Bundesrecht konsolidiert: Gesamte Rechtsvorschrift für Schutz der Opfer des Krieges, Fassung vom 23.10.2017

§ 0

Langtitel

Kundmachung des Bundeskanzleramtes vom 23. März 1967 über die Ausdehnung des Geltungsbereiches der Genfer Abkommen zum Schutze der Opfer des Krieges vom 12. August 1949.
StF: BGBl. Nr. 126/1967

Art. 1

Text

Nach Mitteilung der Schweizerischen Botschaft in Wien haben folgende weitere Staaten die Genfer Abkommen zum Schutze der Opfer des Krieges vom 12. August 1949 (BGBl. Nr. 155/1953, letzte Kundmachung betreffend den Geltungsbereich BGBl.
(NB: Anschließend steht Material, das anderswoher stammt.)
### src/cache_pkg.sv
`default_nettype none

package cache_pkg;

  // ------------------------------------------------------------------------
  // Geometry
  // ------------------------------------------------------------------------
  localparam int NUM_SETS       = 8;
  localparam int WORDS_PER_LINE = 4;

  // Address field positions
  localparam int OFFSET_LSB = 2;
  localparam int INDEX_LSB  = 4;
  localparam int TAG_LSB    = 7;

  localparam logic [31:0] RESET_ADDR = 32'h0000_0000;

  typedef logic [31:0]  addr_t;
  typedef logic [31:0]  word_t;
  typedef logic [24:0]  tag_t;
  typedef logic [2:0]   index_t;
  typedef logic [1:0]   offset_t;
  typedef logic [127:0] line_t;
  typedef logic [3:0]   word_mask_t;

  // One wider than the offset so it can hold WORDS_PER_LINE
  typedef logic [2:0]   cnt_t;

  typedef enum logic [3:0] {
    st_idle,
    st_tag_check,
    st_spill_req,
    st_spill_wait,
    st_refill_req,
    st_refill_wait,
    st_fill_line,
    st_access,
    st_resp,
    st_resp_release
  } ctrl_state_t;

endpackage

`default_nettype wire

### src/cache_arrays.sv
`timescale 1ns/1ns
`default_nettype none

module cache_arrays
  import cache_pkg::*;
(
  input  logic       clk,
  input  logic       reset,

  input  index_t     index,
  input  tag_t       tag,
  input  logic       tag_wen,
  input  logic       data_wen,
  input  word_mask_t word_mask,
  input  line_t      line_wdata,
  input  logic       dirty_set,
  input  logic       dirty_clear,

  output tag_t       stored_tag,
  output logic       stored_valid,
  output logic       stored_dirty,
  output line_t      stored_line
);

  localparam int WORD_W = $bits(word_t);

  tag_t               tag_mem  [NUM_SETS];
  line_t              data_mem [NUM_SETS];
  logic [NUM_SETS-1:0] valid_bits;
  logic [NUM_SETS-1:0] dirty_bits;

  // ------------------------------------------------------------------------
  // Tag stage
  // ------------------------------------------------------------------------

  always_ff @(posedge clk) begin
    if (tag_wen) begin
      tag_mem[index] <= tag;
    end
  end

  // Valid comes up with the first tag write to a set
  always_ff @(posedge clk) begin
    if (reset) begin
      valid_bits <= '0;
    end else if (tag_wen) begin
      valid_bits[index] <= 1'b1;
    end
  end

  // Clear wins, a fill always starts clean
  always_ff @(posedge clk) begin
    if (reset) begin
      dirty_bits <= '0;
    end else if (dirty_clear) begin
      dirty_bits[index] <= 1'b0;
    end else if (dirty_set) begin
      dirty_bits[index] <= 1'b1;
    end
  end

  // ------------------------------------------------------------------------
  // Data stage
  // ------------------------------------------------------------------------

  // Per-word write enables, full mask for a fill
  always_ff @(posedge clk) begin
    if (data_wen) begin
      for (int w = 0; w < WORDS_PER_LINE; w++) begin
        if (word_mask[w]) begin
          data_mem[index][w*WORD_W +: WORD_W] <= line_wdata[w*WORD_W +: WORD_W];
        end
      end
    end
  end

  // Combinational read of the addressed set
  assign stored_tag   = tag_mem[index];
  assign stored_valid = valid_bits[index];
  assign stored_dirty = dirty_bits[index];
  assign stored_line  = data_mem[index];

endmodule

`default_nettype wire

### src/cache_dpath.sv
`timescale 1ns/1ns
`default_nettype none

module cache_dpath
  import cache_pkg::*;
(
  input  logic       clk,
  input  logic       reset,

  input  addr_t      proc_addr,
  input  word_t      proc_wdata,
  output word_t      proc_rdata,

  output addr_t      mem_addr,
  output word_t      mem_wdata,
  input  word_t      mem_rdata,

  // From the controller
  input  logic       req_en,
  input  logic       tag_wen,
  input  logic       dirty_set,
  input  logic       dirty_clear,
  input  logic       data_wen,
  input  logic       fill_sel,
  input  logic       spill_sel,
  input  logic       spill_step,
  input  logic       refill_step,
  input  logic       refill_capture,
  input  logic       cnt_clear,

  output logic       hit,
  output logic       dirty,
  output logic       spill_last,
  output logic       refill_last,

  // To and from the arrays
  input  tag_t       stored_tag,
  input  logic       stored_valid,
  input  logic       stored_dirty,
  input  line_t      stored_line,
  output index_t     index,
  output tag_t       tag,
  output line_t      line_wdata,
  output word_mask_t word_mask,
  output logic       arr_data_wen,
  output logic       arr_tag_wen,
  output logic       arr_dirty_set,
  output logic       arr_dirty_clear
);

  localparam int WORD_W = $bits(word_t);

  addr_t   req_addr;
  word_t   req_wdata;
  offset_t req_offset;
  cnt_t    spill_cnt;
  cnt_t    refill_cnt;
  line_t   refill_line;
  addr_t   spill_addr;
  addr_t   refill_addr;

  // ------------------------------------------------------------------------
  // Request registers and tag check
  // ------------------------------------------------------------------------

  always_ff @(posedge clk) begin
    if (reset) begin
      req_addr <= RESET_ADDR;
    end else if (req_en) begin
      req_addr <= proc_addr;
    end
  end

  always_ff @(posedge clk) begin
    if (req_en) begin
      req_wdata <= proc_wdata;
    end
  end

  assign tag        = req_addr[31:TAG_LSB];
  assign index      = req_addr[TAG_LSB-1:INDEX_LSB];
  assign req_offset = req_addr[INDEX_LSB-1:OFFSET_LSB];

  assign hit   = stored_valid && (stored_tag == tag);
  assign dirty = stored_valid && stored_dirty;

  // ------------------------------------------------------------------------
  // Spill and refill sequencing
  // ------------------------------------------------------------------------

  always_ff @(posedge clk) begin
    if (reset || cnt_clear) begin
      spill_cnt  <= '0;
      refill_cnt <= '0;
    end else begin
      if (spill_step) begin
        spill_cnt <= spill_cnt + cnt_t'(1);
      end
      if (refill_step) begin
        refill_cnt <= refill_cnt + cnt_t'(1);
      end
    end
  end

  assign spill_last  = (spill_cnt == cnt_t'(WORDS_PER_LINE));
  assign refill_last = (refill_cnt == cnt_t'(WORDS_PER_LINE));

  // Victim address uses the stored tag and the fill address the request tag
  assign spill_addr  = {stored_tag, index, offset_t'(spill_cnt), {OFFSET_LSB{1'b0}}};
  assign refill_addr = {tag, index, offset_t'(refill_cnt), {OFFSET_LSB{1'b0}}};
  assign mem_addr    = spill_sel ? spill_addr : refill_addr;

  assign mem_wdata = stored_line[offset_t'(spill_cnt)*WORD_W +: WORD_W];

  // Refill words land at the current refill count
  always_ff @(posedge clk) begin
    if (refill_capture) begin
      refill_line[offset_t'(refill_cnt)*WORD_W +: WORD_W] <= mem_rdata;
    end
  end

  // ------------------------------------------------------------------------
  // Array write side and response
  // ------------------------------------------------------------------------

  assign line_wdata = fill_sel ? refill_line : {WORDS_PER_LINE{req_wdata}};
  assign word_mask  = fill_sel ? '1 : word_mask_t'(1) << req_offset;

  // Write strobes pass straight to the arrays
  assign arr_tag_wen     = tag_wen;
  assign arr_dirty_clear = dirty_clear;
  assign arr_data_wen    = data_wen;
  assign arr_dirty_set   = dirty_set;

  assign proc_rdata = stored_line[req_offset*WORD_W +: WORD_W];

endmodule

`default_nettype wire

### src/cache_ctrl.sv
`timescale 1ns/1ns
`default_nettype none

module cache_ctrl
  import cache_pkg::*;
(
  input  logic clk,
  input  logic reset,

  input  logic proc_req,
  input  logic proc_write,
  output logic proc_ack,

  output logic mem_req,
  output logic mem_write,
  input  logic mem_ack,

  // Strobes to the datapath
  output logic req_en,
  output logic tag_wen,
  output logic dirty_set,
  output logic dirty_clear,
  output logic data_wen,
  output logic fill_sel,
  output logic spill_sel,
  output logic spill_step,
  output logic refill_step,
  output logic refill_capture,
  output logic cnt_clear,

  // Status from the datapath
  input  logic hit,
  input  logic dirty,
  input  logic spill_last,
  input  logic refill_last
);

  ctrl_state_t state;
  ctrl_state_t state_next;
  logic        req_write;

  always_ff @(posedge clk) begin
    if (reset) begin
      state <= st_idle;
    end else begin
      state <= state_next;
    end
  end

  // Store or load, taken with the address
  always_ff @(posedge clk) begin
    if (reset) begin
      req_write <= 1'b0;
    end else if (req_en) begin
      req_write <= proc_write;
    end
  end

  // ------------------------------------------------------------------------
  // Next state and outputs
  // ------------------------------------------------------------------------

  always_comb begin
    state_next     = state;
    proc_ack       = 1'b0;
    mem_req        = 1'b0;
    mem_write      = 1'b0;
    req_en         = 1'b0;
    tag_wen        = 1'b0;
    dirty_set      = 1'b0;
    dirty_clear    = 1'b0;
    data_wen       = 1'b0;
    fill_sel       = 1'b0;
    spill_sel      = 1'b0;
    spill_step     = 1'b0;
    refill_step    = 1'b0;
    refill_capture = 1'b0;
    cnt_clear      = 1'b0;

    unique case (state)
      st_idle: begin
        if (proc_req) begin
          req_en     = 1'b1;
          state_next = st_tag_check;
        end
      end

      st_tag_check: begin
        cnt_clear = 1'b1;
        if (hit) begin
          state_next = st_access;
        end else if (dirty) begin
          state_next = st_spill_req;
        end else begin
          state_next = st_refill_req;
        end
      end

      // Write back the victim, one handshake per word
      st_spill_req: begin
        mem_req   = 1'b1;
        mem_write = 1'b1;
        spill_sel = 1'b1;
        if (mem_ack) begin
          spill_step = 1'b1;
          state_next = st_spill_wait;
        end
      end

      st_spill_wait: begin
        mem_write = 1'b1;
        spill_sel = 1'b1;
        if (!mem_ack) begin
          state_next = spill_last ? st_refill_req : st_spill_req;
        end
      end

      // Read data is only valid while mem_ack is high
      st_refill_req: begin
        mem_req = 1'b1;
        if (mem_ack) begin
          refill_capture = 1'b1;
          refill_step    = 1'b1;
          state_next     = st_refill_wait;
        end
      end

      st_refill_wait: begin
        if (!mem_ack) begin
          state_next = refill_last ? st_fill_line : st_refill_req;
        end
      end

      st_fill_line: begin
        fill_sel    = 1'b1;
        tag_wen     = 1'b1;
        data_wen    = 1'b1;
        dirty_clear = 1'b1;
        state_next  = st_access;
      end

      st_access: begin
        if (req_write) begin
          data_wen  = 1'b1;
          dirty_set = 1'b1;
        end
        state_next = st_resp;
      end

      st_resp: begin
        proc_ack   = 1'b1;
        state_next = st_resp_release;
      end

      // Hold ack until the processor lets go
      st_resp_release: begin
        proc_ack = 1'b1;
        if (!proc_req) begin
          state_next = st_idle;
        end
      end

      default: begin
        state_next = st_idle;
      end
    endcase
  end

endmodule

`default_nettype wire

### src/cache_top.sv
`timescale 1ns/1ns
`default_nettype none

module cache_top
  import cache_pkg::*;
(
  input  logic  clk,
  input  logic  reset,

  input  logic  proc_req,
  input  logic  proc_write,
  input  addr_t proc_addr,
  input  word_t proc_wdata,
  output logic  proc_ack,
  output word_t proc_rdata,

  output logic  mem_req,
  output logic  mem_write,
  output addr_t mem_addr,
  output word_t mem_wdata,
  input  logic  mem_ack,
  input  word_t mem_rdata
);

  // Controller strobes
  logic req_en;
  logic tag_wen;
  logic dirty_set;
  logic dirty_clear;
  logic data_wen;
  logic fill_sel;
  logic spill_sel;
  logic spill_step;
  logic refill_step;
  logic refill_capture;
  logic cnt_clear;

  // Datapath status
  logic hit;
  logic dirty;
  logic spill_last;
  logic refill_last;

  // Array side
  index_t     index;
  tag_t       tag;
  line_t      line_wdata;
  word_mask_t word_mask;
  logic       arr_data_wen;
  logic       arr_tag_wen;
  logic       arr_dirty_set;
  logic       arr_dirty_clear;
  tag_t       stored_tag;
  logic       stored_valid;
  logic       stored_dirty;
  line_t      stored_line;

  cache_ctrl ctrl (
    .clk            (clk),
    .reset          (reset),
    .proc_req       (proc_req),
    .proc_write     (proc_write),
    .proc_ack       (proc_ack),
    .mem_req        (mem_req),
    .mem_write      (mem_write),
    .mem_ack        (mem_ack),
    .req_en         (req_en),
    .tag_wen        (tag_wen),
    .dirty_set      (dirty_set),
    .dirty_clear    (dirty_clear),
    .data_wen       (data_wen),
    .fill_sel       (fill_sel),
    .spill_sel      (spill_sel),
    .spill_step     (spill_step),
    .refill_step    (refill_step),
    .refill_capture (refill_capture),
    .cnt_clear      (cnt_clear),
    .hit            (hit),
    .dirty          (dirty),
    .spill_last     (spill_last),
    .refill_last    (refill_last)
  );

  cache_dpath dpath (
    .clk             (clk),
    .reset           (reset),
    .proc_addr       (proc_addr),
    .proc_wdata      (proc_wdata),
    .proc_rdata      (proc_rdata),
    .mem_addr        (mem_addr),
    .mem_wdata       (mem_wdata),
    .mem_rdata       (mem_rdata),
    .req_en          (req_en),
    .tag_wen         (tag_wen),
    .dirty_set       (dirty_set),
    .dirty_clear     (dirty_clear),
    .data_wen        (data_wen),
    .fill_sel        (fill_sel),
    .spill_sel       (spill_sel),
    .spill_step      (spill_step),
    .refill_step     (refill_step),
    .refill_capture  (refill_capture),
    .cnt_clear       (cnt_clear),
    .hit             (hit),
    .dirty           (dirty),
    .spill_last      (spill_last),
    .refill_last     (refill_last),
    .stored_tag      (stored_tag),
    .stored_valid    (stored_valid),
    .stored_dirty    (stored_dirty),
    .stored_line     (stored_line),
    .index           (index),
    .tag             (tag),
    .line_wdata      (line_wdata),
    .word_mask       (word_mask),
    .arr_data_wen    (arr_data_wen),
    .arr_tag_wen     (arr_tag_wen),
    .arr_dirty_set   (arr_dirty_set),
    .arr_dirty_clear (arr_dirty_clear)
  );

  cache_arrays arrays (
    .clk          (clk),
    .reset        (reset),
    .index        (index),
    .tag          (tag),
    .tag_wen      (arr_tag_wen),
    .data_wen     (arr_data_wen),
    .word_mask    (word_mask),
    .line_wdata   (line_wdata),
    .dirty_set    (arr_dirty_set),
    .dirty_clear  (arr_dirty_clear),
    .stored_tag   (stored_tag),
    .stored_valid (stored_valid),
    .stored_dirty (stored_dirty),
    .stored_line  (stored_line)
  );

endmodule

`default_nettype wire

### config.mk
export PLATFORM = sky130hd
export DESIGN_NAME = cache_top
export DESIGN_NICKNAME = d
export VERILOG_FILES = /design/src/cache_pkg.sv /design/src/cache_arrays.sv /design/src/cache_dpath.sv /design/src/cache_ctrl.sv /design/src/cache_top.sv
export SDC_FILE = /design/constraint.sdc
export NUM_CORES = 1
export LEC_CHECK = 0
export BUFFER_PORTS_ARGS = -buffer_cell sky130_fd_sc_hd__buf_2
export CAP_MARGIN = 10
export CORE_MARGIN = 10
export CORE_UTILIZATION = 45
export DETAILED_ROUTE_END_ITERATION = 8
export PLACE_DENSITY = 0.72
export SYNTH_ARGS = -nofsm -noshare
export SYNTH_HDL_FRONTEND = slang
export SYNTH_SLANG_ARGS = --single-unit
### constraint.sdc
create_clock -name clk -period 5.5 [get_ports clk]
set_input_delay 0 -clock clk [delete_from_list [all_inputs] [get_ports clk]]
set_output_delay 0 -clock clk [all_outputs]
set_load 0.01 [all_outputs]
======== Word-level counts from Yosys, hierarchy flattened ========
Memories as Yosys holds them, arrays and structs flattened. A register that Yosys moved wholly into a read port is not among the register bits.
Cells that the tools add are included.
word-level totals
  bits in registers ....................... 219
  RAM bits ................................ 1224
  bits of input ports ..................... 101
  output and inout port bits .............. 99
  memories kept ........................... 2
memory list
  name             depth  bits a word  rd ports  clocked after Yosys merged registers in  write ports  line                text
  arrays.data_mem  8      128          1         1                                        1            cache_arrays.sv:28  line_t data_mem [NUM_SETS];
  arrays.tag_mem   8      25           1         1                                        1            cache_arrays.sv:27  tag_t tag_mem [NUM_SETS];
operators by class
  add/sub/neg operators ................... 3
  magnitude comparators ................... 2
  equal/unequal tests ..................... 18
  shift-type cells ........................ 5
  multiplexer cells ....................... 54
  bitwise logic cells ..................... 4
  reduce and logical (&&, ||, !) cells .... 10
operator list
  kind                                                                        number
  128-bit by 8-bit indexed part select with 32-bit output                     2
  128-bit bitwise mux                                                         1
  128-bit 2-to-1 mux                                                          1
  32-bit by 34-bit variable shift with 128-bit output (first input constant)  1
  32-bit by 34-bit indexed part select with 128-bit output                    1
  4-bit case mux with 10 select lines                                         1
  7-bit negation with 34-bit output                                           1
  32-bit 2-to-1 mux                                                           1
  4-bit 2-to-1 mux                                                            8
  1-bit 2-to-1 mux                                                            29
  25-bit == test                                                              1
  3-bit 2-to-1 mux                                                            6
  4-bit by 3-bit == test with 1-bit output (second input constant)            4
  8-bit 2-to-1 mux                                                            2
  8-bit bitwise OR                                                            2
  2-bit != test (second input constant)                                       6
  8-bit bitwise AND                                                           1
  4-bit by 2-bit == test with 1-bit output (second input constant)            2
  4-bit == test (second input constant)                                       2
  8-bit inverter                                                              1
  3-bit by 1-bit adder with 3-bit output (second input constant)              2
  1-bit binary-select mux with 3-bit select                                   2
  3-bit == test (second input constant)                                       2
  6-bit AND reduction                                                         1
  other kinds (12)                                                            16

======== Depth between registers and ports, before layout ========
  depth after elaboration ................. 7
  gate-level depth with buffers ........... 11

======== Modules after synthesis ========
From an unflattened synthesis, not the netlist that was laid out.
second synthesis, totals
  cell total of the unflattened synthesis .. 3229
  area total of the unflattened synthesis .. 58666.3 µm²
modules (own cells, without submodules)
  module        instances  cells an instance  area each (µm²)  sequential area each (µm²)
  cache_arrays  1          2223               47344.2          37075.6
  cache_dpath   1          937                10800.4          5525.3
  cache_ctrl    1          69                 521.8            100.1

======== Worst setup path after synthesis ========
OpenSTA, ideal clock, no wires.
  path type ............................... reg-to-reg
  start ................................... reg ctrl.state[1]
  end ..................................... mem arrays.data_mem[5][100] (netlist name), enable pin
  setup time .............................. 0.421 ns
  data arrival time ....................... 2.875 ns
  data required time ...................... 5.079 ns
  slack ................................... 2.204 ns
  stages on the path, launching flop included .. 7
  path buffers ............................ 2
  path through ............................ dfxtp_1 > clkbuf_1 > nand4b_1 > nor2_1 > clkbuf_1 > a31oi_1 > nor2_1
on the way
  cells in the longest elaborated chain, start to end .. 6
ends and longest elaborated chain
  element                                     line                text
  start: declaration                          cache_ctrl.sv:38    ctrl_state_t state;
  start signal: assignment                    cache_ctrl.sv:44    state <= st_idle;
  start signal: assignment                    cache_ctrl.sv:46    state <= state_next;
  4-bit by 3-bit == test with 1-bit output    cache_ctrl.sv:80    unique case (state)
  1-bit 2-to-1 mux                            cache_ctrl.sv:80
  4-bit 2-to-1 mux                            cache_dpath.sv:127  assign word_mask = fill_sel ? '1 : word_mask_t'(1) << req_offset;
  1-bit 2-to-1 mux                            cache_arrays.sv:70  if (word_mask[w]) begin
  1-bit 2-to-1 mux (*)                        cache_arrays.sv:68  if (data_wen) begin
  1-bit 2-to-1 mux (not written as such) (*)  cache_arrays.sv:71  data_mem[index][w*WORD_W +: WORD_W] <= line_wdata[w*WORD_W +: WORD_W];
  end: declaration                            cache_arrays.sv:28
Every way passes the cells marked *; elsewhere a longest branch is shown, timed or not.
===== config.mk =====
export PLATFORM = sky130hd
export DESIGN_NAME = lsi_core
export DESIGN_NICKNAME = d
export VERILOG_FILES = /design/src/mcp_pkg.sv /design/src/bus_pkg.sv /design/src/micro_rom.sv /design/src/control_seq.sv /design/src/data_path.sv /design/src/result_queue.sv /design/src/lsi_core.sv
export SDC_FILE = /design/constraint.sdc
export NUM_CORES = 1
export LEC_CHECK = 0
export ABC_AREA = 1
export BUFFER_PORTS_ARGS = -buffer_cell sky130_fd_sc_hd__buf_4
export CORE_MARGIN = 10
export CORE_UTILIZATION = 65
export DETAILED_ROUTE_END_ITERATION = 16
export GPL_TIMING_DRIVEN = 0
export PLACE_DENSITY = 0.79
export SLEW_MARGIN = 20
export SYNTH_ARGS = -nofsm -noshare
export SYNTH_HDL_FRONTEND = slang
export SYNTH_HIERARCHICAL = 1
export SYNTH_SLANG_ARGS = --single-unit

===== constraint.sdc =====
create_clock -name clk -period 5.2 [get_ports clk]
set_clock_uncertainty 0.05 [all_clocks]
set_input_delay 0.26 -clock clk [delete_from_list [all_inputs] [get_ports clk]]
set_output_delay 0.26 -clock clk [all_outputs]
set_load 0.01 [all_outputs]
Nr. 160/1962) ratifiziert beziehungsweise sind diesen beigetreten:

 

    Staaten:                 Zeitpunkt des Inkrafttretens:

 

Algerien                          7. Juli 1962

Somalia                          12. Jänner 1963

Malaiischer Bund                 24. Feber 1963

Irland                           27. März 1963

Saudi-Arabien                    18. November 1963

Trinidad und Tobago              24. März 1964

Nepal                             7. August 1964

Kanada                           14. November 1965

Mali                             24. November 1965

Island                           10. Feber 1966

Honduras                         30. Juni 1966

Cypern                            8. August 1966

Süd-Korea                        16. August 1966

Kenia                            20. März 1967

Sambia                           19. April 1967

 

Korea hat zu Art. 118 Abs. 1 des Genfer Abkommens über die Behandlung von Kriegsgefangenen und zu Art. 68 Abs. 2 des Genfer Abkommens über den Schutz von Zivilpersonen in Kriegszeiten folgende Vorbehalte erklärt:

 

Nach Ansicht der Republik Korea bedeuten die Bestimmungen des Art. 118 Abs. 1 keine Verpflichtung eines Staates, der Kriegsgefangene in seinem Gewahrsam hält, diese gegen ihren offen und frei geäußerten Willen zwangsweise heimzuschaffen.

 

Die Republik Korea behält sich das Recht vor, die Todesstrafe gemäß den Bestimmungen des Art. 68 Abs. 2 ohne Rücksicht auf die Frage anzuwenden, ob die Verbrechen, die dort angeführt sind, gemäß dem Gesetz des besetzten Gebietes zu der Zeit, da die Besetzung beginnt, mit dem Tod bestraft werden oder nicht.

 

Kanada hat anläßlich der Hinterlegung seiner Ratifikationsurkunde die Erklärung abgegeben, daß es seinen anläßlich der Unterzeichnung gemachten Vorbehalt zum Art. 68 Abs. 2 des Genfer Abkommens über den Schutz von Zivilpersonen in Kriegszeiten zurückzieht.

 

Folgende Staaten haben erklärt, sich an die Genfer Abkommen zum Schutze der Opfer des Krieges gebunden zu erachten, deren Geltung bereits vor Erlangung der Unabhängigkeit auf das Gebiet dieser Staaten ausgedehnt worden war:

 

Gabon, Gambia, Jamaika, Kamerun, Madagaskar, Mauretanien, Senegal, Sierra Leone, Tanganjika und die Zentralafrikanische Republik.

 

Gambia hat anläßlich der Hinterlegung seiner vorangeführten Kontinuitätserklärung am 20. Oktober 1966 notifiziert, daß es den vom Vereinigten Königreich von Großbritannien und Nordirland zum Genfer Abkommen über den Schutz von Zivilpersonen in Kriegszeiten geltend gemachten Vorbehalt (BGBl. Nr. 115/1958) nicht beizubehalten wünsche.